Alcohol and marijuana are two widely consumed substances known for their ability to alter consciousness and lower users’ emotional and behavioral inhibitions. One potential consequence of these emotional and behavioral changes is participation in unsafe sex. In a study published in the Journal of Sex Research, researchers from three U.S. institutions examined the specific ways in which alcohol and marijuana use can change the willingness of college-age women to use condoms when engaged in sex with familiar and unfamiliar partners.
Although they achieve their effects in different ways, both alcohol and marijuana alter the user’s normal consciousness and ability to control his or her body. Common effects associated with the recreational use of alcohol include a form of intense pleasure called euphoria, a reduced tendency to follow established guidelines for socially appropriate behavior, a reduced ability to think rationally or make logical decisions and a reduced ability to control one’s muscles or coordinate activity between the mind and the body. Recreational marijuana use also produces euphoria, a diminished tendency to follow social norms for behavior, a reduced capacity for decision-making and a reduced ability to coordinate muscle activity. Additional effects associated with the drug include unusual distortion of the senses, a reduced capacity for taking in new information and a diminished ability to remember previously gathered information.
Well-established examples of safe-sex precautions include using a condom during all forms of sexual intercourse, familiarizing yourself with the sexual histories of all potential intimate partners, limiting your sexual contact to one main partner, having sex only with individuals who don’t have a sexually transmitted disease, having sex only while in a clear state of mind and avoiding situations that pressure you to engage in sex. The U.S. National Library of Medicine lists a number of dangerous or deadly illnesses that can result from involvement in unsafe sexual practices. These illnesses include HIV/AIDS, chlamydia, hepatitis, genital herpes, gonorrhea, genital warts and syphilis.
In the study published in the Journal of Sex Research, researchers from The Miriam Hospital, Brown University and Syracuse University sought to uncover any connection between alcohol consumption, marijuana use and the willingness of college women to use condoms while engaged in sex. They focused their efforts on 297 young women enrolled in their first year of college; all told, these women reported their participation in 1,856 sexual situations involving intercourse. Specific details gathered by the researchers included the amount of alcohol consumed prior to intercourse, the nature of the women’s relationships to their sexual partners (casual vs. steady or committed) and the length of time the women had been involved in relationships with their established sexual partners.
The researchers concluded that alcohol intake prior to intercourse does indeed reduce the likelihood that young women will make condom use a prerequisite for having sex.

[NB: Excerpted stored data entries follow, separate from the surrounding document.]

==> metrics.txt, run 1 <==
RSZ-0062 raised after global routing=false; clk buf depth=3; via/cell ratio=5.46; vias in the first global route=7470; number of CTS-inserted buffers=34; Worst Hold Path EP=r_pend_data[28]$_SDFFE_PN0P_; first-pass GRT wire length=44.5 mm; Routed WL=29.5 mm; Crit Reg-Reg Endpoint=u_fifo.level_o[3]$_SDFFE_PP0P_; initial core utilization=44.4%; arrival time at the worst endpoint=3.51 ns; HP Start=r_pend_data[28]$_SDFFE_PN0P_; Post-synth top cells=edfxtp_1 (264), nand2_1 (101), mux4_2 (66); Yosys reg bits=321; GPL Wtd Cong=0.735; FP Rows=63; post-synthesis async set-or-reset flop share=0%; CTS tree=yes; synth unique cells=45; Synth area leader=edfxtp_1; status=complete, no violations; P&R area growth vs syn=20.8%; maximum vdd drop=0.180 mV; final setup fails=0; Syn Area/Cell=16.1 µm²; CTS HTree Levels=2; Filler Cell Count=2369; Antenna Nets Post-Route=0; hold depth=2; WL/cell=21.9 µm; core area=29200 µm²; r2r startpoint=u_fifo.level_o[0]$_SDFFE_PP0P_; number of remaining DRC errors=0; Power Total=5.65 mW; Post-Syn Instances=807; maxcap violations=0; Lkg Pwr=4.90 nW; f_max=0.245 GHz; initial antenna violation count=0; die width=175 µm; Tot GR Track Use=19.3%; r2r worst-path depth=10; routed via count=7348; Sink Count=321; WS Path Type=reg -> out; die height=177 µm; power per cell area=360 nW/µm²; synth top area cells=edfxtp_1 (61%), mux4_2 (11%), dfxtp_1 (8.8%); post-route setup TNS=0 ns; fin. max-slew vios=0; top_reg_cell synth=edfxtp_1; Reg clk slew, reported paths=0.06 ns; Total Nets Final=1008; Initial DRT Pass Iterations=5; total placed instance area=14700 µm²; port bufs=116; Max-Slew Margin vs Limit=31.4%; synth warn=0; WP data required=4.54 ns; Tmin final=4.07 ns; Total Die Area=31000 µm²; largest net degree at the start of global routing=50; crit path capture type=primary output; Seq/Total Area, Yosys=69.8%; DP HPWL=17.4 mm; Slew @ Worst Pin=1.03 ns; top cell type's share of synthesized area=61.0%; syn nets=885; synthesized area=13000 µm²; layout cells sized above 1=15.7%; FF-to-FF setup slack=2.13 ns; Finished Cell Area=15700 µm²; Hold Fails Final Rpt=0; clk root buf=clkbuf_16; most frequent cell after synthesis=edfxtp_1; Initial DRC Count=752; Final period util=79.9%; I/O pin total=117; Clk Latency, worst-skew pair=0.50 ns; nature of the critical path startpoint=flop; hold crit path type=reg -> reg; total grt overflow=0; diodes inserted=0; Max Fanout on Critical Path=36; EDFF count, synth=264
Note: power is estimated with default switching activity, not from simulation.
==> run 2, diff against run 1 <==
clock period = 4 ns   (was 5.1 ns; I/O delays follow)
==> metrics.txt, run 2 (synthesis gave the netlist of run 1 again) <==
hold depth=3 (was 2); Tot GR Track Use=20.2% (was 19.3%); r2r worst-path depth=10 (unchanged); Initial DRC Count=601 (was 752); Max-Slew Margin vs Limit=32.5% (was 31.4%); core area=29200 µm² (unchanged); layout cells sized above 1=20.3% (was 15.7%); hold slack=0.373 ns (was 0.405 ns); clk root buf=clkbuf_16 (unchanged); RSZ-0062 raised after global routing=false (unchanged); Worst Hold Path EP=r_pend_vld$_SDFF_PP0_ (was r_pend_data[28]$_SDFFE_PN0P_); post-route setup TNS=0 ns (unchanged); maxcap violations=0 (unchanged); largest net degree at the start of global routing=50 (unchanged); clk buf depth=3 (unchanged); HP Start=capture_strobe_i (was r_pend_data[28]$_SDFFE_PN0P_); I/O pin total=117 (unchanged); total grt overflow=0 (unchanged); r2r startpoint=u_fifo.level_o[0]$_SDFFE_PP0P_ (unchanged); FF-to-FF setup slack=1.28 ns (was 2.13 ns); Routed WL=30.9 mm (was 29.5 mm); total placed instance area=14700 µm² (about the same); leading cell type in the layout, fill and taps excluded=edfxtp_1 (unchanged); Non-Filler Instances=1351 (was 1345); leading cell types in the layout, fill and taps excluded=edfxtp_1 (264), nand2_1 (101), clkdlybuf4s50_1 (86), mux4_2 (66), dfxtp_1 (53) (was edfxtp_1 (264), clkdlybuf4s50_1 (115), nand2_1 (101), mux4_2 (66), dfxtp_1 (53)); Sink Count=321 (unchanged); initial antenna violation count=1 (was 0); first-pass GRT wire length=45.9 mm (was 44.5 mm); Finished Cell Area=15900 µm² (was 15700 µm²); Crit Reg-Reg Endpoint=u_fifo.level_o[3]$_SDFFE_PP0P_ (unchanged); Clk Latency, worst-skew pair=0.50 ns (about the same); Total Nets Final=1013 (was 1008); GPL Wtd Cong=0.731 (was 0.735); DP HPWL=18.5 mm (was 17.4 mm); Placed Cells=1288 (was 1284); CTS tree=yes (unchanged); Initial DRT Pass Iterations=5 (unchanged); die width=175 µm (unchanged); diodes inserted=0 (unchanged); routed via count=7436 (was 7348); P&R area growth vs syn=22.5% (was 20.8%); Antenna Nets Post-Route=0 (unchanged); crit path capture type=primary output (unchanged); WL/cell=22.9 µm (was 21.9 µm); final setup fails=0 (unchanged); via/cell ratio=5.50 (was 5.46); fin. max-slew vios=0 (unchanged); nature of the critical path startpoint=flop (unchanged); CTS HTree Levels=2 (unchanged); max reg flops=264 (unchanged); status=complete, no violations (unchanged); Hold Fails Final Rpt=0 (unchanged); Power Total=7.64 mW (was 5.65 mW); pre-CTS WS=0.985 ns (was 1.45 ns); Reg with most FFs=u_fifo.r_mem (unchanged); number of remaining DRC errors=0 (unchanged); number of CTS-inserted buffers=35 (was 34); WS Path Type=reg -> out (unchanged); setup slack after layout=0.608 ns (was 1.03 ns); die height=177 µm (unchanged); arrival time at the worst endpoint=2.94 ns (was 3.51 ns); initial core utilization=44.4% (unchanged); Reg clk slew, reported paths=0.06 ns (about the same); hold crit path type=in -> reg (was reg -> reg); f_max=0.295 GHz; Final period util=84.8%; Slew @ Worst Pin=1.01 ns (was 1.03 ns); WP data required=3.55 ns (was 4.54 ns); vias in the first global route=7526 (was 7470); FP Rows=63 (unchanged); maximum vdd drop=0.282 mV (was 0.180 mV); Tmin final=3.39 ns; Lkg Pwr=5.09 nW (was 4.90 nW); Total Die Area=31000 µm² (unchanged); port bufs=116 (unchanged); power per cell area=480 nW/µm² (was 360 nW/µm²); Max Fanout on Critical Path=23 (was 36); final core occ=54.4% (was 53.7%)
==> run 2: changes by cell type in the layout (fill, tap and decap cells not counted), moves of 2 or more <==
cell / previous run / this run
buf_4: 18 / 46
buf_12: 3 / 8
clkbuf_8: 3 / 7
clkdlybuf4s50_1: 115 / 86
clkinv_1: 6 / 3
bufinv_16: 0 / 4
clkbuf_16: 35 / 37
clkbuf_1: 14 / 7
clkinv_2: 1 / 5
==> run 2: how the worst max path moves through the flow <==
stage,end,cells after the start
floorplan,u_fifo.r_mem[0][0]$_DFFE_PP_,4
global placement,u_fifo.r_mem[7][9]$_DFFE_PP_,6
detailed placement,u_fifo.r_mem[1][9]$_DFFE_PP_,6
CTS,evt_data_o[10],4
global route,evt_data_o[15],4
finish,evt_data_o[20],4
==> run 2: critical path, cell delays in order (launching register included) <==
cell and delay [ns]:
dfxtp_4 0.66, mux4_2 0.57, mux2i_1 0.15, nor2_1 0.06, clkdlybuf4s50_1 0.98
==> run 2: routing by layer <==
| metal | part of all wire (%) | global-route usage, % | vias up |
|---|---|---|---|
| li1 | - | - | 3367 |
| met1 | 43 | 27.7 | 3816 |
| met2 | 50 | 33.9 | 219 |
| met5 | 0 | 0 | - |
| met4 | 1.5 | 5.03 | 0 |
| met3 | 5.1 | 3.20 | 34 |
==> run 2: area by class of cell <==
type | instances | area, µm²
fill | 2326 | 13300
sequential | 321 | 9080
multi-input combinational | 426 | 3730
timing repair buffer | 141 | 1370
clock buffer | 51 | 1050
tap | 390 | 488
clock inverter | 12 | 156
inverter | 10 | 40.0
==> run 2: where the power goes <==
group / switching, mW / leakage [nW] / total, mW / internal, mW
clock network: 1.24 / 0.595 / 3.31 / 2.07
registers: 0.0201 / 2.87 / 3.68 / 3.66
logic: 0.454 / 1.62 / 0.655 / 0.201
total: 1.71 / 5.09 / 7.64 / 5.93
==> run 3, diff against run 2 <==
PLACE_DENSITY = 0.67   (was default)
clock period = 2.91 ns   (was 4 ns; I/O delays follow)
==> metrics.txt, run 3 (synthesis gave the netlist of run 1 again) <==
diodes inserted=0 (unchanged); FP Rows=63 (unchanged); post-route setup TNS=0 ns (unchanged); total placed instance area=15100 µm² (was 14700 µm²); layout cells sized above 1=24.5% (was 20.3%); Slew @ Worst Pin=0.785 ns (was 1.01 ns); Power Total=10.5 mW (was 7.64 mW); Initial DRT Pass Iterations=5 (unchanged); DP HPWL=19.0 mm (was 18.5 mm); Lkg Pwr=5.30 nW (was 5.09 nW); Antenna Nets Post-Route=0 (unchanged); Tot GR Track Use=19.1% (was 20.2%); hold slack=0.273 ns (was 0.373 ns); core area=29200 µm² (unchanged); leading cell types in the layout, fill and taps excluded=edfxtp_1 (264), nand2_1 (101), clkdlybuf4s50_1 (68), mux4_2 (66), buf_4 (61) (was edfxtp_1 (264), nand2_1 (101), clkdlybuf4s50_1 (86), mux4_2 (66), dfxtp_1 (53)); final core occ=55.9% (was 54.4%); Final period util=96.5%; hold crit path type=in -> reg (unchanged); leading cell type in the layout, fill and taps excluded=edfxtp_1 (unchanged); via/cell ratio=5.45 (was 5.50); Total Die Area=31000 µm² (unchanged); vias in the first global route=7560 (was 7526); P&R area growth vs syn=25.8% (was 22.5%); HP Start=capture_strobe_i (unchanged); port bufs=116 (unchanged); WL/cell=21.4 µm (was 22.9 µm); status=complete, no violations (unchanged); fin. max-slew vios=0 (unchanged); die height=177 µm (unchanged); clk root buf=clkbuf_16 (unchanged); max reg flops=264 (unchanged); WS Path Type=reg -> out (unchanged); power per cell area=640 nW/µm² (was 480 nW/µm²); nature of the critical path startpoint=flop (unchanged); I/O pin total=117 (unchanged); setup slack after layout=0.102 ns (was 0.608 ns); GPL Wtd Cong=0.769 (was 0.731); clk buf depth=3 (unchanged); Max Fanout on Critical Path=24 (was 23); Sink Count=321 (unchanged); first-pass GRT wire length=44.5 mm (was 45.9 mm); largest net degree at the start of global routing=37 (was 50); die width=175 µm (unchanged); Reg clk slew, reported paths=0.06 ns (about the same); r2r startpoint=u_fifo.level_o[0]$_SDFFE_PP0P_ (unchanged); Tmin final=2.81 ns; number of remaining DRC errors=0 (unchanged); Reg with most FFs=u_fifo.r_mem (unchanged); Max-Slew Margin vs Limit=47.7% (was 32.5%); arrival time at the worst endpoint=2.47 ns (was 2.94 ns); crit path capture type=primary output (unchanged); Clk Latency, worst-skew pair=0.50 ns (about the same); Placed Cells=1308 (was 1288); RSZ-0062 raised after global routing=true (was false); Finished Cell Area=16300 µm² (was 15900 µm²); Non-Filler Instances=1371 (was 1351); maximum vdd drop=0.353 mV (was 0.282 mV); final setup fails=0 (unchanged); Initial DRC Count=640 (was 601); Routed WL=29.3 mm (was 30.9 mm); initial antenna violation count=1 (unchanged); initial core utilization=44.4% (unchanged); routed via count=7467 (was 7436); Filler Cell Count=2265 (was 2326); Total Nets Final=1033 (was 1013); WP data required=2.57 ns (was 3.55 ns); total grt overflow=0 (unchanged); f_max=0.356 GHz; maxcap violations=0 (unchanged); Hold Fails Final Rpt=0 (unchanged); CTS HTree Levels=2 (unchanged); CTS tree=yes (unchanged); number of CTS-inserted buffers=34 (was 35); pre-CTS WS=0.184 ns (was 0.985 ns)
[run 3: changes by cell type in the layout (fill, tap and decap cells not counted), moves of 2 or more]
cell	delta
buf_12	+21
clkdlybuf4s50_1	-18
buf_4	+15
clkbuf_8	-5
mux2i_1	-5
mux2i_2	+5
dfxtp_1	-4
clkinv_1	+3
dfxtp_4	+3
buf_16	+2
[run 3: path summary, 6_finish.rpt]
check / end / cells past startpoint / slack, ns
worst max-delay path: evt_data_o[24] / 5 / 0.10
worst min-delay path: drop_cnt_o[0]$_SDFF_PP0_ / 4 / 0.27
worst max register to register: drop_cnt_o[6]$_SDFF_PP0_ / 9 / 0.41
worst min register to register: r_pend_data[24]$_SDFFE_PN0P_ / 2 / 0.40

In addition, they concluded that the likelihood of condom use steadily drops as the number of drinks consumed by any given young woman goes up. When assessing the impact of marijuana use, the researchers drew a more complex set of conclusions. In situations involving potential casual sexual partners, marijuana intake apparently does not increase the chances that a young woman will consent to intercourse without a condom. However, in situations involving established partners with whom they’ve been in relationships for at least three months, young women under the influence of marijuana may sometimes relax their requirements for condom use.
The authors of the study published in the Journal of Sex Research believe that they are the first researchers to make such a detailed analysis of the factors that influence condom use in college-age women under the influence of alcohol or marijuana. They also believe that public health officials can use their findings to improve the focus and specificity of programs designed to deter unsafe sex participation in the target group. Particular benefit might come from an improved understanding of how the odds for involvement in unsafe sex rise steadily with the consumption of each alcoholic drink.